Sorge um freie BerichterstattungDeutsche Medien wenden sich wegen US-Plänen an Merz

Die US-Regierung plant neue Regeln für Visa ausländischer Journalisten. Das sorgt bei großen deutschen Medienhäusern für erhebliche Bedenken. In einem gemeinsamen Appell wenden sie sich nun an Kanzler Merz und Außenminister Wadephul.
Mehrere große deutsche Medienunternehmen und Verlegerverbände haben sich gegen die geplante Verkürzung der Laufzeit von US-Visa für ausländische Journalisten gewandt. In einem gemeinsamen Schreiben bitten sie Bundeskanzler Friedrich Merz und Außenminister Johann Wadephul um politische und diplomatische Unterstützung.
Zu den Unterzeichnern gehören ARD, ZDF, Deutschlandradio, Deutsche Welle, RTL Deutschland und ProSiebenSat.1, der Bundesverband Digitalpublisher und Zeitungsverleger (BDZV) sowie der Medienverband der freien Presse (MVFP).
Die US-Regierung hatte kürzlich mitgeteilt, die Laufzeit von Visa für Auslandsjournalisten drastisch zu kürzen. Medienvertreter sollen laut einem veröffentlichten vorläufigen Dokument nur noch Visa für 240 Tage erhalten. Zuvor waren die Visa so lange gültig, wie die Korrespondenten die entsprechenden Voraussetzungen erfüllten.
In dem Schreiben appellieren die Unterzeichner an die Bundesregierung, "alle Ihnen zur Verfügung stehenden politischen und diplomatischen Mittel" zu ergreifen, um eine weiterhin ungehinderte und freie Berichterstattung aus den USA zu gewährleisten. Zugleich solle verhindert werden, dass ein "bedenklicher Präzedenzfall für den Umgang demokratischer Staaten mit ausländischer Berichterstattung" entstehe.
"Wir kennen ähnlich kurze Zeitspannen nur aus Staaten, die die Meinungsfreiheit begrenzen oder Berichterstattung erschweren wollen", heißt es in dem Brief. Man sei "zutiefst besorgt, dass nun auch die Vereinigten Staaten diese Richtung einschlagen".

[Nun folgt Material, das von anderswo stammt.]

$ cat src/rtl/traffic_phase_scheduler_pkg.sv
// Shared definitions for the intersection scheduler: light codes, FSM states,
// phase indices and the round-robin picker.
package traffic_pkg;

  localparam logic [2:0] LT_RED = 3'b100;
  localparam logic [2:0] LT_YEL = 3'b010;
  localparam logic [2:0] LT_GRN = 3'b001;

  typedef enum logic [2:0] {
    MAIN_G = 3'd0,
    MAIN_Y = 3'd1,
    MT_G   = 3'd2,
    MT_Y   = 3'd3,
    SIDE_G = 3'd4,
    SIDE_Y = 3'd5,
    PED    = 3'd6
  } state_t;

  typedef enum logic [1:0] {
    PH_MT   = 2'd0,
    PH_SIDE = 2'd1,
    PH_PED  = 2'd2
  } phase_t;

  // Nearest pending phase after ptr in MT->SIDE->PED->MT order; the loop runs
  // farthest-first so the nearest candidate is the last one written.
  function automatic phase_t rr_pick(input logic [2:0] pend, input phase_t ptr);
    phase_t     win;
    logic [1:0] idx;
    win = ptr;
    for (int k = 3; k >= 1; k--) begin
      idx = 2'((int'(ptr) + k) % 3);
      if (pend[idx]) win = phase_t'(idx);
    end
    return win;
  endfunction

endpackage

$ cat src/rtl/traffic_phase_scheduler_if.sv
// Request/light bundle between the scheduler and its environment.
interface traffic_phase_scheduler_if;
    logic       tick;
    logic       req_mt;
    logic       req_side;
    logic       req_ped;
    logic [2:0] light_M1;
    logic [2:0] light_M2;
    logic [2:0] light_MT;
    logic [2:0] light_S;
    logic       walk;
    logic [2:0] grant;

    modport master (
        output tick, req_mt, req_side, req_ped,
        input  light_M1, light_M2, light_MT, light_S, walk, grant
    );

    modport slave (
        input  tick, req_mt, req_side, req_ped,
        output light_M1, light_M2, light_MT, light_S, walk, grant
    );
endinterface

$ cat src/rtl/traffic_phase_scheduler_phase_timer.sv
// Down counter for phase durations: load wins, otherwise decrements on tick
// until it reaches zero and then holds there.
module phase_timer #(
    parameter int             TW      = 4,
    parameter logic [TW-1:0]  RST_VAL = '0
) (
    input  logic          clk,
    input  logic          rst,
    input  logic          i_load,
    input  logic [TW-1:0] i_load_val,
    input  logic          i_tick,
    output logic          o_zero
);
    logic [TW-1:0] r_cnt;

    always_ff @(posedge clk or posedge rst) begin
        if (rst)
            r_cnt <= RST_VAL;
        else if (i_load)
            r_cnt <= i_load_val;
        else if (i_tick && (r_cnt != '0))
            r_cnt <= r_cnt - TW'(1);
    end

    assign o_zero = (r_cnt == '0);
endmodule

$ cat src/rtl/traffic_phase_scheduler.sv
// Four-approach intersection sequencer: main road rests green, latched
// turn/side/pedestrian requests are served round-robin with yellow clearance.
module traffic_phase_scheduler
    import traffic_pkg::*;
#(
    parameter int T_MAIN_MIN = 6,
    parameter int T_YEL      = 2,
    parameter int T_MT       = 3,
    parameter int T_SIDE     = 4,
    parameter int T_PED      = 5,
    parameter int TW         = 4
) (
    input logic                       clk,
    input logic                       rst,
    traffic_phase_scheduler_if.slave  bus
);
    state_t        r_state;
    state_t        w_next_state;
    logic [2:0]    r_pend;
    phase_t        r_rr_ptr;
    phase_t        r_target;
    logic [2:0]    r_grant;
    phase_t        w_win;
    logic          w_zero;
    logic          w_go;
    logic          w_load;
    logic [TW-1:0] w_load_val;
    logic [2:0]    w_enter;
    logic [2:0]    w_clr;
    logic [2:0]    w_m1, w_m2, w_mt, w_s;
    logic          w_walk;

    phase_timer #(
        .TW      (TW),
        .RST_VAL (TW'(T_MAIN_MIN - 1))
    ) u_timer (
        .clk        (clk),
        .rst        (rst),
        .i_load     (w_load),
        .i_load_val (w_load_val),
        .i_tick     (bus.tick),
        .o_zero     (w_zero)
    );

    assign w_win = rr_pick(r_pend, r_rr_ptr);
    assign w_go  = bus.tick && w_zero;

    always_ff @(posedge clk or posedge rst) begin
        if (rst)
            r_state <= MAIN_G;
        else
            r_state <= w_next_state;
    end

    // Next state, timer reload and the green-entry pulses that clear requests.
    always_comb begin
        w_next_state = r_state;
        w_load       = 1'b0;
        w_load_val   = '0;
        w_enter      = 3'b000;
        unique case (r_state)
            MAIN_G: if (w_go && (r_pend != 3'b000)) begin
                w_next_state = MAIN_Y;
                w_load       = 1'b1;
                w_load_val   = TW'(T_YEL - 1);
            end
            MAIN_Y: if (w_go) begin
                w_load = 1'b1;
                unique case (r_target)
                    PH_MT: begin
                        w_next_state = MT_G;
                        w_load_val   = TW'(T_MT - 1);
                        w_enter      = 3'b001;
                    end
                    PH_SIDE: begin
                        w_next_state = SIDE_G;
                        w_load_val   = TW'(T_SIDE - 1);
                        w_enter      = 3'b010;
                    end
                    default: begin
                        w_next_state = PED;
                        w_load_val   = TW'(T_PED - 1);
                        w_enter      = 3'b100;
                    end
                endcase
            end
            MT_G, SIDE_G: if (w_go) begin
                w_next_state = (r_state == MT_G) ? MT_Y : SIDE_Y;
                w_load       = 1'b1;
                w_load_val   = TW'(T_YEL - 1);
            end
            MT_Y, SIDE_Y, PED: if (w_go) begin
                w_next_state = MAIN_G;
                w_load       = 1'b1;
                w_load_val   = TW'(T_MAIN_MIN - 1);
            end
            default: begin
                w_next_state = MAIN_G;
                w_load       = 1'b1;
                w_load_val   = TW'(T_MAIN_MIN - 1);
            end
        endcase
    end

    // A request arriving while its own phase is green is dropped, as is one
    // arriving on the very edge that enters that green.
    always_comb begin
        w_clr = w_enter;
        if (r_state == MT_G)   w_clr[PH_MT]   = 1'b1;
        if (r_state == SIDE_G) w_clr[PH_SIDE] = 1'b1;
        if (r_state == PED)    w_clr[PH_PED]  = 1'b1;
    end

    // rr_ptr resets to PED so that the first search after reset starts at MT.
    always_ff @(posedge clk or posedge rst) begin
        if (rst) begin
            r_pend   <= 3'b000;
            r_rr_ptr <= PH_PED;
            r_target <= PH_MT;
            r_grant  <= 3'b000;
        end else begin
            r_pend  <= (r_pend | {bus.req_ped, bus.req_side, bus.req_mt}) & ~w_clr;
            r_grant <= w_enter;
            if ((r_state == MAIN_G) && (w_next_state == MAIN_Y)) begin
                r_target <= w_win;
                r_rr_ptr <= w_win;
            end
        end
    end

    always_comb begin
        w_m1   = LT_RED;
        w_m2   = LT_RED;
        w_mt   = LT_RED;
        w_s    = LT_RED;
        w_walk = 1'b0;
        unique case (r_state)
            MAIN_G: begin
                w_m1 = LT_GRN;
                w_m2 = LT_GRN;
            end
            MAIN_Y: begin
                w_m1 = (r_target == PH_MT) ? LT_GRN : LT_YEL;
                w_m2 = LT_YEL;
            end
            MT_G: begin
                w_m1 = LT_GRN;
                w_mt = LT_GRN;
            end
            MT_Y: begin
                w_m1 = LT_YEL;
                w_mt = LT_YEL;
            end
            SIDE_G: w_s    = LT_GRN;
            SIDE_Y: w_s    = LT_YEL;
            PED:    w_walk = 1'b1;
            default: ;
        endcase
    end

    assign bus.light_M1 = w_m1;
    assign bus.light_M2 = w_m2;
    assign bus.light_MT = w_mt;
    assign bus.light_S  = w_s;
    assign bus.walk     = w_walk;
    assign bus.grant    = r_grant;
endmodule
$ cat src/flat_wrapper.sv
// flat-port wrapper written by rule: the top's interface ports become plain ports
module traffic_phase_scheduler_flat import traffic_pkg::*;
#(
    parameter int T_MAIN_MIN = 6,
    parameter int T_YEL      = 2,
    parameter int T_MT       = 3,
    parameter int T_SIDE     = 4,
    parameter int T_PED      = 5,
    parameter int TW         = 4
)
  (clk, rst, bus_tick, bus_req_mt, bus_req_side, bus_req_ped, bus_light_M1, bus_light_M2, bus_light_MT, bus_light_S, bus_walk, bus_grant);
  traffic_phase_scheduler_if bus_i ();
  input logic clk;
  input logic rst;
  input wire logic [$bits(bus_i.tick)-1:0] bus_tick;
  input wire logic [$bits(bus_i.req_mt)-1:0] bus_req_mt;
  input wire logic [$bits(bus_i.req_side)-1:0] bus_req_side;
  input wire logic [$bits(bus_i.req_ped)-1:0] bus_req_ped;
  output wire logic [$bits(bus_i.light_M1)-1:0] bus_light_M1;
  output wire logic [$bits(bus_i.light_M2)-1:0] bus_light_M2;
  output wire logic [$bits(bus_i.light_MT)-1:0] bus_light_MT;
  output wire logic [$bits(bus_i.light_S)-1:0] bus_light_S;
  output wire logic [$bits(bus_i.walk)-1:0] bus_walk;
  output wire logic [$bits(bus_i.grant)-1:0] bus_grant;
  assign bus_i.tick = bus_tick;
  assign bus_i.req_mt = bus_req_mt;
  assign bus_i.req_side = bus_req_side;
  assign bus_i.req_ped = bus_req_ped;
  assign bus_light_M1 = bus_i.light_M1;
  assign bus_light_M2 = bus_i.light_M2;
  assign bus_light_MT = bus_i.light_MT;
  assign bus_light_S = bus_i.light_S;
  assign bus_walk = bus_i.walk;
  assign bus_grant = bus_i.grant;
  traffic_phase_scheduler #(.T_MAIN_MIN(T_MAIN_MIN), .T_YEL(T_YEL), .T_MT(T_MT), .T_SIDE(T_SIDE), .T_PED(T_PED), .TW(TW)) u_core (.clk(clk), .rst(rst), .bus(bus_i));
endmodule
$ cat config.mk
export PLATFORM = sky130hd
export DESIGN_NAME = traffic_phase_scheduler_flat
export DESIGN_NICKNAME = d
export VERILOG_FILES = /design/src/rtl/traffic_phase_scheduler_pkg.sv /design/src/rtl/traffic_phase_scheduler_if.sv /design/src/rtl/traffic_phase_scheduler_phase_timer.sv /design/src/rtl/traffic_phase_scheduler.sv /design/src/flat_wrapper.sv
export SDC_FILE = /design/constraint.sdc
export NUM_CORES = 1
export LEC_CHECK = 0
export BUFFER_PORTS_ARGS = -buffer_cell sky130_fd_sc_hd__clkbuf_2
export CAP_MARGIN = 20
export CORE_MARGIN = 4
export CORE_UTILIZATION = 54
export DETAILED_ROUTE_END_ITERATION = 10
export HOLD_SLACK_MARGIN = 0.06
export PLACE_DENSITY = 0.84
export SYNTH_ARGS = -nofsm -noshare
export SYNTH_HDL_FRONTEND = slang
export SYNTH_HIERARCHICAL = 1
export SYNTH_SLANG_ARGS = --single-unit
$ cat constraint.sdc
create_clock -name clk -period 3.08 [get_ports clk]
set_input_delay 0.616 -clock clk [delete_from_list [all_inputs] [get_ports clk]]
set_output_delay 0.616 -clock clk [all_outputs]
set_load 0.02 [all_outputs]
==> results of run 1 <==
[state kept, by name, indices dropped and copies added (netlist names)]
| register | flops |
|---|---|
| u_core/u_timer/r_cnt | 4 |
| u_core/r_state | 3 |
| u_core/r_pend | 3 |
| u_core/r_target | 1 |
| u_core/r_rr_ptr | 2 |
| u_core/bus.grant | 3 |
[stage by stage]
| stage | utilization | power [mW] | hold slack [ns] |
|---|---|---|---|
| final | 0.650 | 1.24 | 0.182 |
| after detailed placement | 0.631 | 1.09 | 0.502 |
| after CTS | 0.650 | 1.23 | 0.187 |
| after global placement | 0.631 | 1.05 | 0.500 |
| after global routing | 0.650 | 1.34 | 0.191 |
| after floorplan | - | 0.920 | 0.381 |
[cell usage in the layout, fill, tap and decap left out, types with 3 or more instances in the layout]
cell      Yosys  final
nor2b_1       3      3
a21oi_1      10     10
o22ai_1       3      3
nor2_1       13     13
clkbuf_4      0      3
nor3_1        5      5
and3_1        3      3
dfrtp_1      13     13
ha_1          5      5
nand2_1      17     17
clkbuf_2      0     21
and2_1        3      3
o21ai_0       7      7
inv_1        13     13
dfstp_2       3      3
[power by group through the flow]
| stage | clock network, mW | registers (mW) | logic (mW) |
|---|---|---|---|
| after global routing | 0.153 | 0.454 | 0.736 |
| after detailed placement | 0 | 0.437 | 0.653 |
| after CTS | 0.142 | 0.434 | 0.657 |
| after floorplan | 0 | 0.365 | 0.555 |
| final | 0.142 | 0.442 | 0.659 |
| after global placement | 0 | 0.430 | 0.624 |
[cell families after synthesis]
kind of cell,Yosys count,synth area share
multiplexers,1,0.00875
adder cells (fa/ha/maj),6,0.0635
flip-flops,16,0.353
AND/OR/NAND/NOR,59,0.295
other,1,0.00328
AO/OA/AOI/OAI,36,0.202
buffers and inverters,21,0.0733
[per-layer routing]
metal | vias to the layer above | track usage
li1 | 530 | -
met1 | 516 | 0.280
met2 | 51 | 0.375
met3 | 2 | 0.0277
met4 | 0 | 0.0664
met5 | - | 0
[path summary, 6_finish.rpt]
| kind | startpoint | endpoint | slack [ns] | depth (start not counted) |
|---|---|---|---|---|
| worst max-delay path | u_core/u_timer/r_cnt[0]$_DFFE_PP1P_ | u_core/u_timer/r_cnt[3]$_DFFE_PP0P_ | 0.68 | 9 |
| worst min-delay path | rst | u_core/u_timer/r_cnt[3]$_DFFE_PP0P_ | 0.18 | 2 |
| worst max register to register | u_core/u_timer/r_cnt[0]$_DFFE_PP1P_ | u_core/u_timer/r_cnt[3]$_DFFE_PP0P_ | 0.68 | 9 |
| worst min register to register | u_core/r_rr_ptr[1]$_DFFE_PP1P_ | u_core/r_rr_ptr[1]$_DFFE_PP1P_ | 0.54 | 2 |
| max in group asynchronous | rst | u_core/r_rr_ptr[1]$_DFFE_PP1P_ | 2.42 | 2 |
| min in group clk | u_core/r_rr_ptr[1]$_DFFE_PP1P_ | u_core/r_rr_ptr[1]$_DFFE_PP1P_ | 0.54 | 2 |
[area by class of cell]
class,instances,area share
clock buffer,4,0.0282
inverter,14,0.0408
multi-input combinational,103,0.509
timing repair buffer,21,0.0816
tap,27,0.0262
sequential,16,0.314
==> reports/metrics.cfg, run 1 <==
[cells_and_area]
antenna_cells = 0
fill_cells = 181
stdcell_count = 185
multi_input_area_sq_um = 656
nets = 170
syn_to_final_growth_pct = 12.6
drive_gt1_frac = 0.222
regArea_sq_um = 404
fin_area_sq_um = 1290

[yosys]
ys_seq_elements = 16
avgSynthCellArea_sq_um = 8.17
synth_area_leaders = dfrtp_1, dfstp_2, nand2_1
async_reset_ff_frac = 1.00
yosysWarnings = 6
synth_top_area_frac = 0.284
yosys.area.top_type = dfrtp_1
synth.distinct_cells = 43
synthFlopType = dfrtp_1
seq_area_frac_synth = 0.353
syn-num-nets = 151
synth_commonest_cells = nand2_1, dfrtp_1, inv_1, nor2_1, a21oi_1
synth_most_common_cell = nand2_1
synth_edf_count = 0
netlist_area_sq_um = 1140
synthCells = 140

[power_and_ir_drop]
pwr-share-seq = 0.355
clkPwrFrac = 0.114
leakage_nw = 0.606
p_int_uw = 629
peakVddDrop_mv = 0.704
switching_share = 0.494
powerDensity_nw_per_um2 = 965
p_sw_uw = 614
comb_power_share = 0.530

[clock_tree]
clkSinkCount = 16
cts_tree = built
clk_pin_slew_worst_paths_ns = 0.10
htreeDepth = 1
cts_resized = 0
cts_setup_buffers = 0
cts_buffers = 3
clock_latency_ns = 0.29
cts.path.max_buffers = 2
cts_root_buffer = clkbuf_4
cts-hold-fix-buffers = 0

[outcome]
status = completed

[sta]
worstMarginPinSlew_ns = 0.540
fin_crit_ns = 2.40
finalClockSkew_ns = 0.00135
rsz0062_at_grt = false
fin_setup_tns_ns = 0
drv_slew = 0
slew_headroom = 0.640
hold_viol_final = 0
setup_viol = 0
max_freq_mhz = 416
min_period_over_period = 0.780
setup_ws_ns = 0.678

[critical_path]
worst-setup-path-type = reg2reg
critical_path.max_stage_delay_ns = 0.43
start_kind = flip-flop
crit_buf_inv = 2
crit_path_frequent_cell = inv_1
critical-path-top-delay-family = compound AO/OA/AOI/OAI gates
cp-end-kind = flip-flop
critPathSlowestCell = or3b_4
crit_fanout = 9
crit_arrival_ns = 2.58
crit_required_ns = 3.26
path_cells = inv_1 > ha_1 > or3b_4 > inv_1 > nand2_1 > a21oi_1 > o21a_1 > nor3_1 > a221o_1

[global_routing]
antenna_found_initial = 0
grt_pass1_wl_mm = 4.70
grt_max_degree = 17
grt.total_usage = 0.217
grt-ovfl-total = 0
grt_pass1_vias = 1048

[placed_design]
gp_congestion = 0.902
post-place-ws_ns = 0.747
place_area_sq_um = 1250
hpwlAfterDp_mm = 2.04
place_inst = 181
io_buffers = 21

[worst_hold_path]
holdCritPathClass = in2async

[floorplan]
coreArea_sq_um = 1980
die_y_microns = 54.0
rows = 16
dieWidth_microns = 54.0
ios = 22
initial_utilization = 0.577
die_area_sq_um = 2920

[routing]
routed_wl_mm = 2.75
antenna_left = 0
drc = 0
m1WireLength_mm = 1.18
wl_per_cell_microns = 14.8
vias = 1099
avgViaCountPerCell = 5.94
first_pass_iters = 4
first_iter_violations = 42
met2_length_mm = 1.39
highest_layer = met4
dr_wl_met3_microns = 170

[run]
maxCapViolCount = 0

Power figures use the tool's default switching activity.
==> run 2, diff against run 1 <==
Clock period 3.08 ns to 2.29 ns, I/O delays scaled along.
==> run 2 against run 1 <==
Net effect:
- sequential share of layout area shrank 1.2 points
- clock skew grew 0.0017 ns
- sequential cell count is the same
- worst hold slack gained 0.23 ns
- combinational power grew 40%
- first-iteration DRC count grew 2.4%
- power grew 33%
- fmax grew 8.5%
- via count grew 1.7%
- largest cell class unchanged
- die area is the same
==> reports/metrics.cfg, run 2 (synthesized netlist as in run 1, its figures left out) <==
[clock_tree]
cts_tree = built
clkSinkCount = 16
clock_latency_ns = 0.28
cts_root_buffer = clkbuf_4
clk_pin_slew_worst_paths_ns = 0.09
cts_buffers = 3
htreeDepth = 1
cts.path.max_buffers = 2

[routing]
wl_per_cell_microns = 14.1
vias = 1118
routed_wl_mm = 2.68
antenna_left = 0
avgViaCountPerCell = 5.88
first_iter_violations = 43
first_pass_iters = 5
drc = 0

[floorplan]
ios = 22
die_y_microns = 54.0
initial_utilization = 0.577
coreArea_sq_um = 1980
dieWidth_microns = 54.0
rows = 16
die_area_sq_um = 2920

[critical_path]
critical-path-top-delay-family = compound AO/OA/AOI/OAI gates
worst-setup-path-type = reg2reg
critPathSlowestCell = or3b_4
start_kind = flip-flop
reg2reg_from = u_core/u_timer/r_cnt[0]$_DFFE_PP1P_
r2r_slack_ns = 0.08
crit_path_frequent_cell = inv_1
crit_buf_inv = 2
crit_fanout = 6
reg2reg_to = u_core/u_timer/r_cnt[3]$_DFFE_PP0P_
crit_required_ns = 2.46
reg2reg_depth = 9
critical_path.max_stage_delay_ns = 0.41
cp-end-kind = flip-flop
crit_arrival_ns = 2.39
path_cells = inv_1 > ha_2 > or3b_4 > inv_1 > nand2_2 > a21oi_1 > o21a_2 > nor3_1 > a221o_1

[global_routing]
grt.total_usage = 0.203
grt.met2_usage = 0.335
met1_usage = 0.263
grt_pass1_vias = 945
busiest_layer = met2
grt_pass1_wl_mm = 4.33
use_met3 = 0.0332
grt_max_degree = 17
grt-ovfl-total = 0
antenna_found_initial = 0

[outcome]
status = completed

[sta]
slew_headroom = 0.660
max_freq_mhz = 452
finalClockSkew_ns = 0.00306
setup_viol = 0
min_period_over_period = 0.967
fin_crit_ns = 2.21
hold_viol_final = 0
worstMarginPinSlew_ns = 0.511
drv_slew = 0
hold_slack_ns = 0.408

[cells_and_area]
layout_common_cells = clkbuf_2, nand2_1, inv_1, nor2_1, dfrtp_1
final_common_cell = clkbuf_2
largest-register = u_core/u_timer/r_cnt
largest_reg_flops = 4
nets = 175
drive_gt1_frac = 0.258
stdcell_count = 190
syn_to_final_growth_pct = 17.0
antenna_cells = 0

[placed_design]
gp_congestion = 0.903
hpwlAfterDp_mm = 1.93
io_buffers = 21
place_inst = 183

[power_and_ir_drop]
p_sw_uw = 815
peakVddDrop_mv = 0.943
pwr-share-seq = 0.350
switching_share = 0.491
total_power_mw = 1.66
leakage_nw = 0.625
clkPwrFrac = 0.094
p_int_uw = 843
comb_power_share = 0.556
powerDensity_nw_per_um2 = 1240

[run]
maxCapViolCount = 0

[worst_hold_path]
holdPathEnd = u_core/r_pend[0]$_DFF_PP0_
hold_start = bus_req_mt
holdCritPathClass = in2reg
min_path_cells = 3

## run 2: worst min-delay path: cells and delay by family
family | cells | cell delay (ns)
AND/OR/NAND/NOR | 2 | 0.12
buffers and inverters | 1 | 0.08
## run 2: worst max-delay path by stage
stage	startpoint	to	slack [ns]	cells after the start
6_report	u_core/u_timer/r_cnt[0]$_DFFE_PP1P_	u_core/u_timer/r_cnt[3]$_DFFE_PP0P_	0.08	9
4_1_cts	u_core/u_timer/r_cnt[0]$_DFFE_PP1P_	u_core/u_timer/r_cnt[3]$_DFFE_PP0P_	0.002	9
2_1_floorplan	u_core/u_timer/r_cnt[0]$_DFFE_PP1P_	u_core/u_timer/r_cnt[3]$_DFFE_PP0P_	0.08	10
5_1_grt	u_core/u_timer/r_cnt[0]$_DFFE_PP1P_	u_core/r_rr_ptr[1]$_DFFE_PP1P_	-0.01	8
3_3_place_gp	u_core/u_timer/r_cnt[0]$_DFFE_PP1P_	u_core/u_timer/r_cnt[3]$_DFFE_PP0P_	0.15	9
3_5_place_dp	u_core/u_timer/r_cnt[0]$_DFFE_PP1P_	u_core/u_timer/r_cnt[3]$_DFFE_PP0P_	0.01	9
## run 2: repair_timing
action | 4_1_cts | 5_1_grt
hold buffers | 1 | 0
setup buffers | 0 | 2
hold endpoints to repair | 2 | 0
gates resized for setup | 0 | 4
endpoints found under the setup margin | 0 | 5
## run 2: metrics by stage
step	worst slack [ns]	utilization	setup TNS, ns	cell area [sq um]
detailed placement	0.0119	0.639	0	1270
global route	-0.0103	0.675	-0.0198	1340
CTS	0.00166	0.657	0	1300
finish	0.0757	0.675	0	1340
global placement	0.151	0.639	0	1270
floorplan	0.0784	-	0	1140
## run 2: area by class of cell
type / count / area [sq um]
inverter: 14 / 52.6
clock buffer: 4 / 26.3
tap: 27 / 33.8
fill: 162 / 644
multi-input combinational: 103 / 663
timing repair buffer: 26 / 158
sequential: 16 / 404
## run 2: power by group through the flow
stage | logic (mW) | registers, mW | clock network, mW
finish | 0.922 | 0.581 | 0.155
global route | 1.02 | 0.603 | 0.171
CTS | 0.893 | 0.574 | 0.155
detailed placement | 0.883 | 0.580 | 0
global placement | 0.855 | 0.573 | 0
floorplan | 0.747 | 0.491 | 0
## run 2: metal layers
| layer | wire length, microns | part of all wire |
|---|---|---|
| met5 | 0 | 0 |
| met4 | 48 | 0.018 |
| met1 | 1150 | 0.43 |
| met3 | 174 | 0.065 |
| met2 | 1310 | 0.49 |
==> run 3, diff against run 2 <==
Settings changed: PLACE_DENSITY 0.84 to 0.76.
==> run 3 against run 2 <==
Net effect:
- combinational power shrank 1%
- worst hold slack about the same
- clock-buffer cell count stayed put
- global-route usage increased by 2.1 points
- highest routed layer unchanged
- wire length up 1.7%
- clock skew rose by 0.0019 ns
- fmax up 3.2%
- die area unchanged
- sequential cell count is the same
- sequential share of layout area decreased by 0.14 points
- first-iteration DRC count is 19% lower
- non-clock buffer count is the same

Die Medienvertreter betonten zudem die Bedeutung der Korrespondentenbüros für die Berichterstattung. Eine freie Meinungsbildung auf Grundlage unvoreingenommener Informationen sei ein Eckpfeiler von Demokratien. Büros in den USA, etwa in Washington und New York, gehörten traditionell zu den wichtigsten Auslandsvertretungen deutscher Medienunternehmen.